Sahtekârlık sahih bir şeyin yanlış üretimi demektir. Demek ki, ortada bir sahihlik var ve onun sahtesi var. Eğer bir doğru yoksa onun sahtesi de olmaz. Binaenaleyh öncelikle ontolojik olarak sahte ve sahtekârlığın yerini tespit etmek gerek. Dikkat edersiniz ki, tarihte de kaliteli olanın hep sahtesi yapılmıştır. Kaliteli olmayan bir şeyin sahtesi üretilmez. Tenekenin değil, altının taklidi vardır. Bunun için tedbirler alınır. Mesela İslam ticaret hukukunda sahte mal üretmenin cezası uzun uzun anlatılır.
Düşünce sahtekârlığında da, metâ sahtekârlığında da tedbirler var ama sahte fikir üretmenin cezası daha karmaşık bir durumdur ve nasıl tespit edileceği belirlenmelidir. Bu minvalde “mütenebbilik” denilen bir teşebbüs var. Buna dikkat çekelim: Mütenebbi, nebi değilken nebilik taslayana denir. Hz. Peygamber (sav) bi’sete başladığında birkaç sahte peygamber ortaya çıkmıştı. Mamafih Peygamberlerin, yani sahih çizgiyi takip edenlerin hiçbiri “Ben tebliğimden, peygamberliğimden vazgeçiyorum, zira peygamberlik yaparsam sahtekârlar doğacak” diyemezdi. İşin ruhuna aykırıydı. Binaenaleyh “o” doğrusunu vaz ettiği gibi akabinde de sahteleri türedi.

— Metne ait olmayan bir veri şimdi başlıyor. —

`config.mk`:
```
export PLATFORM = sky130hd
export DESIGN_NAME = mux_arbiter
export DESIGN_NICKNAME = d
export VERILOG_FILES = /design/src/rtl/mux_arbiter.sv
export SDC_FILE = /design/constraint.sdc
export NUM_CORES = 1
export LEC_CHECK = 0
export ABC_AREA = 1
export CAP_MARGIN = 30
export CORE_AREA = 2 2 39 41
export CTS_BUF_LIST = sky130_fd_sc_hd__clkbuf_16
export CTS_CLUSTER_DIAMETER = 50
export DETAILED_ROUTE_END_ITERATION = 16
export DIE_AREA = 0 0 41 43
export GPL_ROUTABILITY_DRIVEN = 0
export PLACE_DENSITY = 0.61
export SKIP_LAST_GASP = 1
export SYNTH_ARGS = -nofsm -noshare
export SYNTH_HDL_FRONTEND = slang
export SYNTH_SLANG_ARGS = --single-unit
```
`constraint.sdc`:
```
create_clock -name clk -period 1.5 [get_ports clk]
set_input_delay 0.45 -clock clk [delete_from_list [all_inputs] [get_ports clk]]
set_output_delay 0.45 -clock clk [all_outputs]
set_load 0.01 [all_outputs]
```
`src/rtl/mux_arbiter.sv`:
```
// Round-robin arbiter owning the select of a shared 2:1 mux, with
// registered grants and a registered, valid-flagged mux output.
//
// Parameters:
//   WIDTH     data width of a, b, m_out
//   MAX_HOLD  grant cycles before forced handover (2..255)
// Ports:
//   clk, rst          rising-edge clock, synchronous active-high reset
//   req_a, req_b      requests, held high for the whole transfer
//   a, b              requester data
//   gnt_a, gnt_b      registered, mutually exclusive grants
//   sel               registered mux select (0 = a, 1 = b)
//   m_out, m_valid    registered mux output and its valid flag
// Build option:
//   MUX_ARB_TIMEOUT_EN  preempt an owner after MAX_HOLD cycles
//                       while the other side is waiting
module mux_arbiter #(
    parameter int WIDTH    = 1,
    parameter int MAX_HOLD = 8
) (
    input  logic             clk,
    input  logic             rst,
    input  logic             req_a,
    input  logic             req_b,
    input  logic [WIDTH-1:0] a,
    input  logic [WIDTH-1:0] b,
    output logic             gnt_a,
    output logic             gnt_b,
    output logic             sel,
    output logic [WIDTH-1:0] m_out,
    output logic             m_valid
);

    typedef enum logic [1:0] {
        IDLE,
        OWN_A,
        OWN_B
    } state_t;

    state_t state;
    state_t nxt;
    logic   last;
    logic   expire;

    if (MAX_HOLD < 2 || MAX_HOLD > 255) begin : g_bad_hold
        $error("mux_arbiter: MAX_HOLD must be in 2..255");
    end

`ifdef MUX_ARB_TIMEOUT_EN
    localparam logic [7:0] HOLD_LAST = 8'(MAX_HOLD - 1);

    logic [7:0] hcnt;

    // Owner has used its last allowed cycle.
    assign expire = (hcnt == HOLD_LAST);
`else
    assign expire = 1'b0;
`endif

    always_comb begin
        nxt = state;
        unique case (state)
            IDLE: begin
                if (req_a && req_b)
                    nxt = last ? OWN_A : OWN_B;
                else if (req_a)
                    nxt = OWN_A;
                else if (req_b)
                    nxt = OWN_B;
            end
            OWN_A: begin
                if (!req_a || (req_b && expire))
                    nxt = req_b ? OWN_B : IDLE;
            end
            OWN_B: begin
                if (!req_b || (req_a && expire))
                    nxt = req_a ? OWN_A : IDLE;
            end
            default: nxt = IDLE;
        endcase
    end

    always_ff @(posedge clk) begin
        if (rst) begin
            state   <= IDLE;
            last    <= 1'b1;
            gnt_a   <= 1'b0;
            gnt_b   <= 1'b0;
            sel     <= 1'b0;
            m_out   <= '0;
            m_valid <= 1'b0;
`ifdef MUX_ARB_TIMEOUT_EN
            hcnt    <= '0;
`endif
        end else begin
            state <= nxt;
            gnt_a <= (nxt == OWN_A);
            gnt_b <= (nxt == OWN_B);

            if (nxt == OWN_A && state != OWN_A) begin
                last <= 1'b0;
                sel  <= 1'b0;
            end else if (nxt == OWN_B && state != OWN_B) begin
                last <= 1'b1;
                sel  <= 1'b1;
            end

`ifdef MUX_ARB_TIMEOUT_EN
            if (nxt != state)
                hcnt <= '0;
            else if (state != IDLE && hcnt != 8'hff)
                hcnt <= hcnt + 8'd1;
`endif

            // Datapath trails the grant by one cycle.
            m_valid <= gnt_a | gnt_b;
            if (gnt_a | gnt_b)
                m_out <= gnt_b ? b : a;
        end
    end

endmodule

```
==> results of run 1 <==
-- power groups by stage --
stage	sequential [uW]	combinational, uW	clock (uW)
6_report	252	119	447
5_1_grt	255	135	467
4_1_cts	252	121	453
3_5_place_dp	256	128	0
3_3_place_gp	256	127	0
2_1_floorplan	260	62.7	0
-- final timing paths --
path                                     endpoint  slack, ns  depth (start not counted)
worst max-delay path            last$_SDFFE_PP1P_       0.17                          8
worst min-delay path            last$_SDFFE_PP1P_       0.45                          2
worst max register to register  last$_SDFFE_PP1P_       0.49                          6
worst min register to register  last$_SDFFE_PP1P_       0.45                          2
-- layout by cell type, fill, tap and decap left out --
cell	count
a31oi_1	2
buf_4	2
nand3b_1	1
nor2_2	2
clkbuf_16	3
nand3_2	1
nand2_1	13
dlygate4sd2_1	5
o211ai_1	1
nand2_2	1
inv_1	6
inv_2	2
dfxtp_1	8
clkdlybuf4s50_1	5
nor2_1	5
nand3_1	2
a21oi_1	3
nand4_1	1
-- sequential cells by signal, indices dropped and copies added, names as in the netlist --
name,count
gnt_a,1
gnt_b,1
last,1
m_out,1
m_valid,1
sel,1
state,2
-- metal layers --
metal | vias to the layer above | track usage | share of wire
li1 | 183 | - | -
met1 | 166 | 0.0971 | 0.46
met2 | 9 | 0.156 | 0.49
met3 | 0 | 0.0471 | 0.048
met4 | 0 | 0.0600 | 0
met5 | - | 0 | 0
-- layout make-up --
cell class,instances,share of cell area
well taps,16,0.0364
inverters,8,0.0547
clock buffers,3,0.137
multi-input cells,32,0.282
repair buffers,12,0.198
flip-flops and latches,8,0.292
-- cell usage after synthesis, drive strengths merged --
master  count  area (um2)
nand3b      1        7.51
inv         8        30.0
o211ai      1        7.51
a21oi       3        15.0
nand4       1        6.26
dfxtp       8         160
nand3       3        20.0
nor2        7        31.3
nand2      14        55.1
a31oi       2        12.5
-- through the flow --
stage | TNS, ns | utilization
3_5_place_dp | -0.212 | 0.347
2_1_floorplan | 0 | -
5_1_grt | 0 | 0.397
3_3_place_gp | -0.170 | 0.347
6_report | 0 | 0.397
4_1_cts | 0 | 0.397
-- worst min-delay path: stages, from the launching register on --
cell     delay, ns
dfxtp_1       0.30
nand2_1       0.06
nand2_1       0.04
-- repair_timing --
action | in CTS | in global routing
resized for setup | 5 | 0
hold buffers | 0 | 0
endpoints found under the setup margin | 5 | 0
-- cells by family (layout without fill, tap and decap cells) --
logic type,Yosys count,after routing,share of synthesized area
AND/OR/NAND/NOR,26,26,0.348
buffers and inverters,8,23,0.0870
AO/OA/AOI/OAI,6,6,0.101
flip-flops,8,8,0.464
==> impl_metrics.env, run 1 <==
export IMPL_status="finished, final reports clean"
export IMPL_htreeDepth=1
export IMPL_dr_pass1_iters=4
export IMPL_postLayoutSetupSlackWorst_ns=0.165
export IMPL_cell_internal_pwr_uw=638
export IMPL_cts_root_buffer="clkbuf_16"
export IMPL_ir_drop_v=0.000512
export IMPL_post_cts_setup_buffer_count=0
export IMPL_rsz0062_at_grt="false"
export IMPL_clockBufferDepth=2
export IMPL_swShare=0.221
export IMPL_drv_cap=0
export IMPL_antenna_left=0
export IMPL_synthCells=48
export IMPL_syn_num_nets=54
export IMPL_drv_slew=0
export IMPL_grt_pass1_wl_um=1120
export IMPL_clkSinkCount=8
export IMPL_die_area_um2=1760
export IMPL_seq_area_frac_synth=0.464
export IMPL_clockPowerShare=0.546
export IMPL_drive_above_1_share=0.175
export IMPL_antenna_found_initial=0
export IMPL_fin_skew_ns=0.00213
export IMPL_place_area_um2=480
export IMPL_areaGrowthSynthToFinish_pct=59.1
export IMPL_fillCellCount=140
export IMPL_cp_startpoint="req_a"
export IMPL_ff_latch_area_um2=160
export IMPL_switching_power_uw=181
export IMPL_finalCriticalPeriod_ns=1.33
export IMPL_row_count=14
export IMPL_p_total_uw=818
export IMPL_grt_pass1_vias=310
export IMPL_clock_fmax_mhz=749
export IMPL_io_pins=11
export IMPL_crit_path_frequent_cell="nand2_1"
export IMPL_io_buffers=10
export IMPL_fin_crit_sh=0.890
export IMPL_max_slew_margin=0.832
export IMPL_finalSetupViolations=0
export IMPL_start_kind="primary input"
export IMPL_critPathMaxStageDelay_ns=0.50
export IMPL_wl_um=748
export IMPL_vias=358
export IMPL_yosysUniqueCellTypes=14
export IMPL_diodes=0
export IMPL_synth_seq_cells=8
export IMPL_worstPathRequired_ns=1.62
export IMPL_die_h_um=43
export IMPL_die_x_um=41
export IMPL_hold_path_startpoint="last$_SDFFE_PP1P_"
export IMPL_final_instance_count_excl_fill=79
export IMPL_postSynthAreaPerCell_um2=7.19
export IMPL_finalHoldViolCount=0
export IMPL_drt_iter0_drc=7
export IMPL_grt_start_max_net_pins=8
export IMPL_r2r_start="state[1]$_SDFF_PP0_"
export IMPL_critPathTopFamily="buffers and inverters"
export IMPL_hold_slack_ns=0.448
export IMPL_grt_overflow=0
export IMPL_post_drt_wl_per_cell_um=9.47
export IMPL_worstMarginPinSlew_ns=0.252
export IMPL_worstSetupEndpointType="register"
export IMPL_coreArea_um2=1380
export IMPL_critPathSlowestCell="clkdlybuf4s50_1"
export IMPL_avgViaCountPerCell=4.53
export IMPL_dpl_cell_count=76
export IMPL_critPathBufInv=1
export IMPL_multi_input_area_um2=155
export IMPL_cts_tree="done"
export IMPL_seq_power_share=0.308
export IMPL_cts_made_buffers=3
export IMPL_nets=71
export IMPL_netlist_area_um2=345
export IMPL_power_density_nw_per_um2=1490
export IMPL_cp_arrival_ns=1.46
export IMPL_synth_warnings=0
export IMPL_grt_use_total=0.0986
export IMPL_place_hpwl_um=540
export IMPL_clk_pin_slew_worst_paths_ns=0.04
export IMPL_final_cell_area_um2=549
export IMPL_p_comb_frac=0.146
export IMPL_initial_utilization=0.250
export IMPL_leakage_uw=0.000276
export IMPL_hold_path_class="register to register"
export IMPL_insertion_delay_ns=0.23
export IMPL_pre_cts_ws_ns=-0.0661
export IMPL_crit_chain="clkdlybuf4s50_1, nand2_1, nand2_1, nand3_1, nand2_1, nand2_2, nand2_1, nand2_1"
export IMPL_drc=0
export IMPL_cp_max_fo=3
export IMPL_setup_worst_path_class="primary input to register"
No activity file was read; power rests on OpenSTA's default activity.
==> run 2: changes to the inputs <==
--- a/config.mk
+++ b/config.mk
@@ -12,7 +12,7 @@
 export CTS_CLUSTER_DIAMETER = 50
 export DETAILED_ROUTE_END_ITERATION = 16
 export DIE_AREA = 0 0 41 43
-export GPL_ROUTABILITY_DRIVEN = 0
+export GPL_ROUTABILITY_DRIVEN = 1
 export PLACE_DENSITY = 0.61
 export SKIP_LAST_GASP = 1
 export SYNTH_ARGS = -nofsm -noshare
==> results of run 2 <==
Same layout as run 1: the final DEF is identical, and so are final timing and power.
==> src/rtl/regfile_wb_ctrl.sv <==
// Write-back controller: buffers register writes in a DEPTH-entry FIFO and issues one registered strobe per cycle.
// Accept at edge N is issued at edge N+1; req_ready drops only while the FIFO is full.
module regfile_wb_ctrl #(
    parameter int DATA_W = 4,
    parameter int NREG   = 4,
    parameter int ADDR_W = 3,
    parameter int DEPTH  = 2
) (
    input  logic              clk,
    input  logic              rst,
    input  logic              req_valid,
    output logic              req_ready,
    input  logic [ADDR_W-1:0] req_addr,
    input  logic [DATA_W-1:0] req_data,
    input  logic              hold,
    input  logic              flush,
    input  logic              err_clr,
    output logic [NREG-1:0]   chosen,
    output logic              w_en,
    output logic [DATA_W-1:0] w_data,
    output logic              busy,
    output logic              err
);

    localparam int PW = (DEPTH > 1) ? $clog2(DEPTH) : 1;
    localparam int CW = PW + 1;
    localparam int EW = ADDR_W + DATA_W;
    // Saturate the legal-address limit so a bank larger than the address space never wraps.
    localparam int NREG_SAT = (NREG >= (2 ** ADDR_W)) ? (2 ** ADDR_W) : NREG;
    localparam logic [ADDR_W:0] NREG_LIM = (ADDR_W + 1)'(NREG_SAT);

    typedef enum logic [1:0] {
        IDLE,
        ISSUE,
        STALL
    } state_t;

    state_t            state;
    state_t            state_nxt;
    logic [CW-1:0]     count;
    logic [CW-1:0]     count_nxt;
    logic [PW-1:0]     wr_ptr;
    logic [PW-1:0]     rd_ptr;
    logic [EW-1:0]     mem [DEPTH];
    logic              accept;
    logic              legal;
    logic              push;
    logic              pop;
    logic [ADDR_W-1:0] head_addr;
    logic [DATA_W-1:0] head_data;

    assign req_ready = (count < CW'(DEPTH));
    assign legal     = ({1'b0, req_addr} < NREG_LIM);
    assign accept    = req_valid && req_ready && !flush;
    assign push      = accept && legal;
    assign pop       = (state != IDLE) && !hold && !flush;
    assign {head_addr, head_data} = mem[rd_ptr];
    assign busy      = (count != '0) || w_en;

    // state mirrors occupancy: IDLE exactly when the FIFO is empty.
    always_comb begin
        count_nxt = count;
        state_nxt = state;
        if (flush) begin
            count_nxt = '0;
        end else begin
            count_nxt = count + CW'(push) - CW'(pop);
        end
        if (count_nxt == '0) begin
            state_nxt = IDLE;
        end else if (hold) begin
            state_nxt = STALL;
        end else begin
            state_nxt = ISSUE;
        end
    end

    always_ff @(posedge clk or posedge rst) begin
        if (rst) begin
            state  <= IDLE;
            count  <= '0;
            wr_ptr <= '0;
            rd_ptr <= '0;
        end else begin
            state <= state_nxt;
            count <= count_nxt;
            if (flush) begin
                wr_ptr <= '0;
                rd_ptr <= '0;
            end else begin
                if (push) wr_ptr <= wr_ptr + PW'(1);
                if (pop)  rd_ptr <= rd_ptr + PW'(1);
            end
        end
    end

    always_ff @(posedge clk) begin
        if (push) mem[wr_ptr] <= {req_addr, req_data};
    end

    always_ff @(posedge clk or posedge rst) begin
        if (rst) begin
            w_en   <= 1'b0;
            chosen <= '0;
            w_data <= '0;
        end else if (pop) begin
            w_en   <= 1'b1;
            chosen <= NREG'(1) << head_addr;
            w_data <= head_data;
        end else begin
            w_en   <= 1'b0;
            chosen <= '0;
        end
    end

    // An illegal accept in the same cycle as err_clr keeps the flag set.
    always_ff @(posedge clk or posedge rst) begin
        if (rst) begin
            err <= 1'b0;
        end else if (accept && !legal) begin
            err <= 1'b1;
        end else if (err_clr) begin
            err <= 1'b0;
        end
    end

endmodule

Bir din adamının uzun zamandır sürdürdüğü gizli ve aşikâr çalışmalarının gizli kısmında yatan, devleti tamamıyla ele geçirmek niyetinin 15 Temmuz 2016’da belirli mevkilerde olan yandaşlarını kullanarak antidemokratik bir darbeye yeltenme teşebbüsünü yaşadık. Bu darbe teşebbüsünün arka planını iyi analiz etmek gerekir. Allah’ın inayeti, evliyaullahın himmeti ve halkımızın mukavemetiyle bu badireyi atlattık, çok şükür! Lakin doğru analiz yapmazsak eğer, bundan ders almakta zaafa düşebiliriz. Ya da suçluyu yanlış yerde arayabiliriz. Biz yanlış yerde ararken suçlu kaçabilir. Şu an buna dair bazı emareler görüyorum. Enerjimiz başka yerlerde harcanıyor sanki.